Java虚拟机架构中英文资料
The structure of the Java Virtual Machine
This book specifies an abstract machine. It does not document any particular implementation of the Java virtual machine, including Sun Microsystems'.
To implement the Java virtual machine correctly, you need only be able to read the class file format and correctly perform the operations specified therein. Implementation details that are not part of the Java virtual machine's specification would unnecessarily constrain the creativity of implementors. For example, the memory layout of run-time data areas, the garbage-collection algorithm ud, and any internal optimization of the Java virtual machine instructions (for example, translating them into machine code) are left to the discretion of the implementor.
1. The class File Format
Compiled code to be executed by the Java virtual machine is repr痘痘图
ented using a hardwar
e- and operating system-independent binary format, typically (but not necessarily) stored in a file, known as the class file format. The class file format precily defines the reprentation of a class or interface, including details such as byte ordering that might be taken for granted in a platform-specific object file format.
2 .Data Types
Like the Java programming language, the Java virtual machine operates on two kinds of types: primitive types and reference types. There are, correspondingly, two kinds of values that can be stored in variables, pasd as arguments, returned by methods, and operated upon: primitive values and reference values.
The Java virtual machine expects that nearly all type checking is done prior to run time, typically by a compiler, and 杀人吧
does not have to be done by the Java virtual machine itlf. Values of primitive types need not be tagged or otherwi be inspectable to determine their types at run time, or to be distinguished from values of reference types. Instead, the instruction t of the Java virtual 描写昆虫的作文
machine distinguishes its operand types using instructio
ns intended to operate on values of specific types. For instance, iadd, ladd, fadd, and dadd are all Java virtual machine instructions that add two numeric values and produce numeric results, but each is specialized for its operand type: int, long, float, and double, respectively.
The Java virtual machine contains explicit support for objects. An object is either a dynamically allocated class instance or an array. A reference to an object is considered to have Java virtual machine type reference. Values of type reference can be thought of as pointers to objects. More than one reference to an object may exist. Objects are always operated on, pasd, and tested via values of type reference.

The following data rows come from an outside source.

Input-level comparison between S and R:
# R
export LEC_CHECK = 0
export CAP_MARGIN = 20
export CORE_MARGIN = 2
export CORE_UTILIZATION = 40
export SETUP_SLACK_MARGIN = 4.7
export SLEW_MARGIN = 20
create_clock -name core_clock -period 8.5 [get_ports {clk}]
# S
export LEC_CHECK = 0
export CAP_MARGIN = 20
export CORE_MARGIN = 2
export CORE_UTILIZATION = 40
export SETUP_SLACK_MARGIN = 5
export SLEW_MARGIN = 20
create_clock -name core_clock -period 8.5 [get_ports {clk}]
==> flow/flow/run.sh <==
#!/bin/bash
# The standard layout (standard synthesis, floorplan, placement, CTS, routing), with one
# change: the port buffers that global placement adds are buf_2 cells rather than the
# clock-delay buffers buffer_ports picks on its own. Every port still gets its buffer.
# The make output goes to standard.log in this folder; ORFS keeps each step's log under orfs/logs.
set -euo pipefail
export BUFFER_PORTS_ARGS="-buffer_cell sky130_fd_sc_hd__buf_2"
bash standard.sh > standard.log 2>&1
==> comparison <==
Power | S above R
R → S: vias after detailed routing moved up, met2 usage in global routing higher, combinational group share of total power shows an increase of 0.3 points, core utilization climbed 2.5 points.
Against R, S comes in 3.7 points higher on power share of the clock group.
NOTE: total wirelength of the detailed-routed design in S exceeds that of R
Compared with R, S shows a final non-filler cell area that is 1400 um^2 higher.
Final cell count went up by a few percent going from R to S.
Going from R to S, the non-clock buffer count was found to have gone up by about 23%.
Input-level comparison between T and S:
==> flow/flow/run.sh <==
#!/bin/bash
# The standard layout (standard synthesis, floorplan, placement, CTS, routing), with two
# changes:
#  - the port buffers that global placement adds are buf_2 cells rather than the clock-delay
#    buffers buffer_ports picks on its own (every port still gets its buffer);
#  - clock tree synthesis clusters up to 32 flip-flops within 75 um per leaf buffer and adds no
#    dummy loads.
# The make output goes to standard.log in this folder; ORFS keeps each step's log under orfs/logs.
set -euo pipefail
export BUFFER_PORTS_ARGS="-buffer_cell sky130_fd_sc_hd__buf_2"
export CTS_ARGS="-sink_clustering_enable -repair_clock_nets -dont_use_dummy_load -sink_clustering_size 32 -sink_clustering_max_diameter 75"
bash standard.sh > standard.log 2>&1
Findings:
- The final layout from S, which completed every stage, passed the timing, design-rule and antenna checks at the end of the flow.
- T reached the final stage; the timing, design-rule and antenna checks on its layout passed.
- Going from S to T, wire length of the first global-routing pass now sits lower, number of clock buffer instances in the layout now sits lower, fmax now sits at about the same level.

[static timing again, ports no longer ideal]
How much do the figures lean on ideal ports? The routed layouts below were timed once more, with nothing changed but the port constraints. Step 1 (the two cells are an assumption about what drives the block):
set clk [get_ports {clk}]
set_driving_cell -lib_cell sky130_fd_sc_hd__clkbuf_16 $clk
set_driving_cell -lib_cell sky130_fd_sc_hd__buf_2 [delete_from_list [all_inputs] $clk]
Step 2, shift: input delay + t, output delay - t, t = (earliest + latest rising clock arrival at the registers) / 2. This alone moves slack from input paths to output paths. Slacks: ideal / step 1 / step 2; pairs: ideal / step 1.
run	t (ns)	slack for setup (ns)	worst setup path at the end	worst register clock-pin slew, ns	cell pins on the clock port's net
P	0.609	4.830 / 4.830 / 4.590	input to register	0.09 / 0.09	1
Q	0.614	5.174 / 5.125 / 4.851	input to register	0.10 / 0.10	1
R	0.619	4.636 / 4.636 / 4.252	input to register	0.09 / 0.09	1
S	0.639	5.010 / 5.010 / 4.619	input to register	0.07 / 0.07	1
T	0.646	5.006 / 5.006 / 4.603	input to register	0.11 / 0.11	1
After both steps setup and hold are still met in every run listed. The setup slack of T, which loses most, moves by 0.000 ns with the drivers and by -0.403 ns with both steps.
This design comes from an exercise in tuning for small area on the open sky130 flow, not from production work.
Only simulation tests tie the RTL to the original design; equivalence was not proved.

== run A ==
// can_rx_msgbuf
module can_rx_msgbuf
#(
  parameter  int unsigned NUM_FILTERS = 20,
  parameter  int unsigned DEPTH       = 8,
  localparam int unsigned FMI_W       = $clog2(NUM_FILTERS + 1),
  localparam int unsigned OCC_W       = $clog2(DEPTH) + 1
) (
  input  logic                         clk,
  input  logic                         RST,
  input  logic                         clear,
  input  logic                         new_ID,
  input  logic [28:0]                  ID,
  input  logic                         RTR,
  input  logic                         EXT,
  input  logic [7:0]                   data,
  input  logic [3:0]                   data_index,
  input  logic                         load_data,
  input  logic [3:0]                   pkt_size,
  input  logic                         pkt_done,
  input  logic                         pkt_abort,
  input  logic                         enable_overrun,
  input  logic [NUM_FILTERS-1:0]       mask_enable,
  input  logic [KEY_W*NUM_FILTERS-1:0] filter_flat,
  input  logic [KEY_W*NUM_FILTERS-1:0] mask_flat,
  input  logic                         read_fifo,
  output logic [OCC_W-1:0]             occupancy,
  output logic                         full,
  output logic                         empty,
  output logic                         overrun,
  output logic [31:0]                  data_L,
  output logic [31:0]                  data_H,
  output logic [28:0]                  ID_out,
  output logic [3:0]                   pkt_size_out,
  output logic                         RTR_out,
  output logic                         EXT_out,
  output logic [FMI_W-1:0]             fmi_out,
  output logic                         fifo_read
);
clock: 10.0 ns
lec_check: 0
cap_margin: 10
core_area: 10 10 490 490
die_area: 0 0 500 500
slew_margin: 10
standard.sh (not shown) runs the stock make flow with config.mk's settings and CLKGATE_MAP_FILE= SYNTH_SCRIPT=/design/flow/synth_recipe.tcl, a recipe that flattens the netlist after the stock synthesis.
==> flow/flow/run.sh <==
#!/bin/bash
# Standard ORFS layout with an area-oriented abc mapping script, smaller port
# buffers and a lighter clock tree.
set -euo pipefail
work=$PWD
# ORFS scripts with abc's mapping script replaced (registers are untouched:
# abc only maps the logic between them)
rm -rf "$work/scripts_area"
cp -r "$FLOW_HOME/scripts" "$work/scripts_area"
cp "$work/flow/abc_area.script" "$work/scripts_area/abc_speed.script"
# Port buffers: the smallest buffer instead of the default delay-cell pick
export BUFFER_PORTS_ARGS="-buffer_cell sky130_fd_sc_hd__buf_1"
# Clock tree: sink clusters of up to 16 on clkbuf_8, no dummy loads
export CTS_ARGS="-sink_clustering_enable -sink_clustering_size 16 -sink_clustering_max_diameter 50 -repair_clock_nets -dont_use_dummy_load -buf_list {sky130_fd_sc_hd__clkbuf_8}"
bash standard.sh SCRIPTS_DIR="$work/scripts_area" synth > synth_flow.log 2>&1
bash standard.sh > standard_flow.log 2>&1
==> flow/flow/abc_area.script <==
&get -n
&st
&syn2
&dch
&nf -a -p -R 1000 -F 8 -A 4
&st
&syn2
&dch
&nf -a -p -R 1000 -F 8 -A 4
&st
&dch -f
&nf -a -p -R 1000 -F 8 -A 4
&put
topo
Changes in run C relative to run A:
--- a/flow/design.v
+++ b/flow/design.v
@@ -55,35 +55,41 @@
   output logic [FMI_W-1:0]             fmi_out,
   output logic                         fifo_read
 );
   localparam int unsigned AW  = $clog2(DEPTH);
   localparam int unsigned EW  = 8 * MAX_BYTES + FMI_W + 4 + 2 + ID_W;
   logic r_scan, r_dseen, r_post;
+  logic r_commit_n;   
   logic w_commit, w_hold, w_hit, w_last, w_accept, w_done_seen;
+  logic [2:0] w_st_nxt;
   assign w_commit    = r_post & r_dseen;
   assign w_hold      = r_post & ~r_dseen;
   assign w_done_seen = pkt_done | r_dseen;
   assign w_accept    = w_hit | ~(|mask_enable);
-  always_ff @(posedge clk) begin
+  always_comb begin
     if (RST) begin
-      {r_scan, r_dseen, r_post} <= 3'b000;
+      w_st_nxt = 3'b000;
     end else if (new_ID) begin
-      {r_scan, r_dseen, r_post} <= 3'b100;
+      w_st_nxt = 3'b100;
     end else if (pkt_abort && !w_commit) begin
-      {r_scan, r_dseen, r_post} <= 3'b000;
+      w_st_nxt = 3'b000;
     end else if (r_scan) begin
       if (w_hit || w_last) begin
-        {r_scan, r_dseen, r_post} <= w_accept ? {1'b0, w_done_seen, 1'b1} : 3'b000;
+        w_st_nxt = w_accept ? {1'b0, w_done_seen, 1'b1} : 3'b000;
       end else begin
-        {r_scan, r_dseen, r_post} <= {1'b1, w_done_seen, 1'b0};
+        w_st_nxt = {1'b1, w_done_seen, 1'b0};
       end
     end else if (w_hold) begin
-      r_dseen <= pkt_done;
+      w_st_nxt = {1'b0, pkt_done, 1'b1};
     end else begin
-      {r_scan, r_dseen, r_post} <= 3'b000;
-    end
+      w_st_nxt = 3'b000;
+    end
+  end
+  always_ff @(posedge clk) begin
+    {r_scan, r_dseen, r_post} <= w_st_nxt;
+    r_commit_n                <= !(w_st_nxt[1] && w_st_nxt[0]);
   end
   logic [ID_W-1:0]           r_id;
   logic                      r_rtr;
   logic                      r_ext;
   logic [3:0]                r_size;
   logic [MAX_BYTES-1:0][7:0] r_data;
@@ -99,13 +105,13 @@
     end
   end
   for (genvar k = 0; k < MAX_BYTES; k++) begin : g_byte
     logic w_ld;     
     logic w_keep;   
     assign w_ld   = load_data && data_index == 4'(k) && (!w_commit || new_ID);
-    assign w_keep = !w_ld && !new_ID;
+    assign w_keep = !(load_data && data_index == 4'(k) && r_commit_n) && !new_ID;
     always_ff @(posedge clk) begin
       r_data[k] <= (data & {8{w_ld}}) | (r_data[k] & {8{w_keep}});
     end
   end
   logic [KEY_W-1:0]       w_key;
   logic [NUM_FILTERS-1:0] w_sel;
## What came out
- Taking run A as the reference point, the synthesized area per cell of run C rises by 0.23 um2.
- | total routed wire length on the met1 layer | run C vs run A | about 3.2% lower |
- Cmp run C vs run A: largest stage delay on the critical path lower in run C
- The run showing the greater worst hold slack after final layout is run C.
- In the metrics for run A and run C, the one carrying the higher post-route standard cell area excluding fillers is run A.

==> afterwards: timing with drivers on the ports <==
The flow's constraints put no driver on any port. The routed layouts listed below were extracted and timed again, unchanged, in two steps.
Step 1, drivers: a clkbuf_16 drives clk and a buf_2 each remaining input, both assumed.
Step 2, shift: input delay + t, output delay - t, t = (earliest + latest rising clock arrival at the registers) / 2. This alone moves slack from input paths to output paths.
Slacks: no drivers / after step 1 / after step 2; pairs: no drivers / after step 1.
| run | t (ns) | setup WS [ns] | worst register clock-pin slew, ns |
|---|---|---|---|
| run A | 0.895 | 2.189 / 2.189 / 2.189 | 0.11 / 0.11 |
| run C | 0.903 | 2.585 / 2.585 / 2.585 | 0.11 / 0.11 |
After both steps setup and hold are still met in every run listed.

3. Primitive Types and Values
The primitive data types supported by the Java virtual machine are the numeric types, the boolean type and the returnAddress type. The numeric types consist of the integral types and the floating-point types. The integral types are:
byte, who values are 8-bit signed two's-complement integers
●short, who values are 16-bit signed two's-complement integers
●int, who values are 32-bit signed two's-complement integers
●long, who values are 64-bit signed two's-complement integers
●char, who values are 16-bit unsigned integers reprenting Unicode characters
The floating-point types are:
●float, who values are elements of the float value t or, where supported, the float-extended-exponent value t
●double, who values are elements of the double value t or, where supported, the double-extended-exponent value t
The values of the boolean type encode the truth values true and fal.
The values of the returnAddress type are pointers to the opcodes of Java virtual machine
instructions. Of the primitive types only the returnAddress type is not directly associated with a Java programming language type.
3.1 Integral Types and Values
The values of the integral types of the Java virtual machine are the same as tho for the integral types of the Java programming language:
For byte, from -128 to 127 (-27 to 27-1), inclusive
For short, from -32768 to 32767 (-215 to 215-1), inclusive
For int, from -2147483648 to 2147483647 (-231 to 231-1), inclusive
For long, from -9223372036854775808 to 9223372036854775807 (-263 to 263-1), inclusive
For char, from 0 to 65535 inclusive
3.2 Floating-Point Types, Value Sets, and Values
The floating-point types are float and double, which are conceptually associated w商品专员
ith the 32-bit single-precision and 64-bit double-precision format IEEE 754 values and operations as specified in IEEE Standard for Binary Floating-Point Arithmetic , ANSI/IEEE Std. 754-1985 (IEEE, New York).
The IEEE 754 standard includes not only positive and negative sign-magnitude numbers, but also positive and negative zeros, positive and negative infinities, and a special Not-a-Number value (hereafter abbreviated as "NaN"). The NaN value is ud to reprent the result of certain invalid operations such as dividing zero by zero.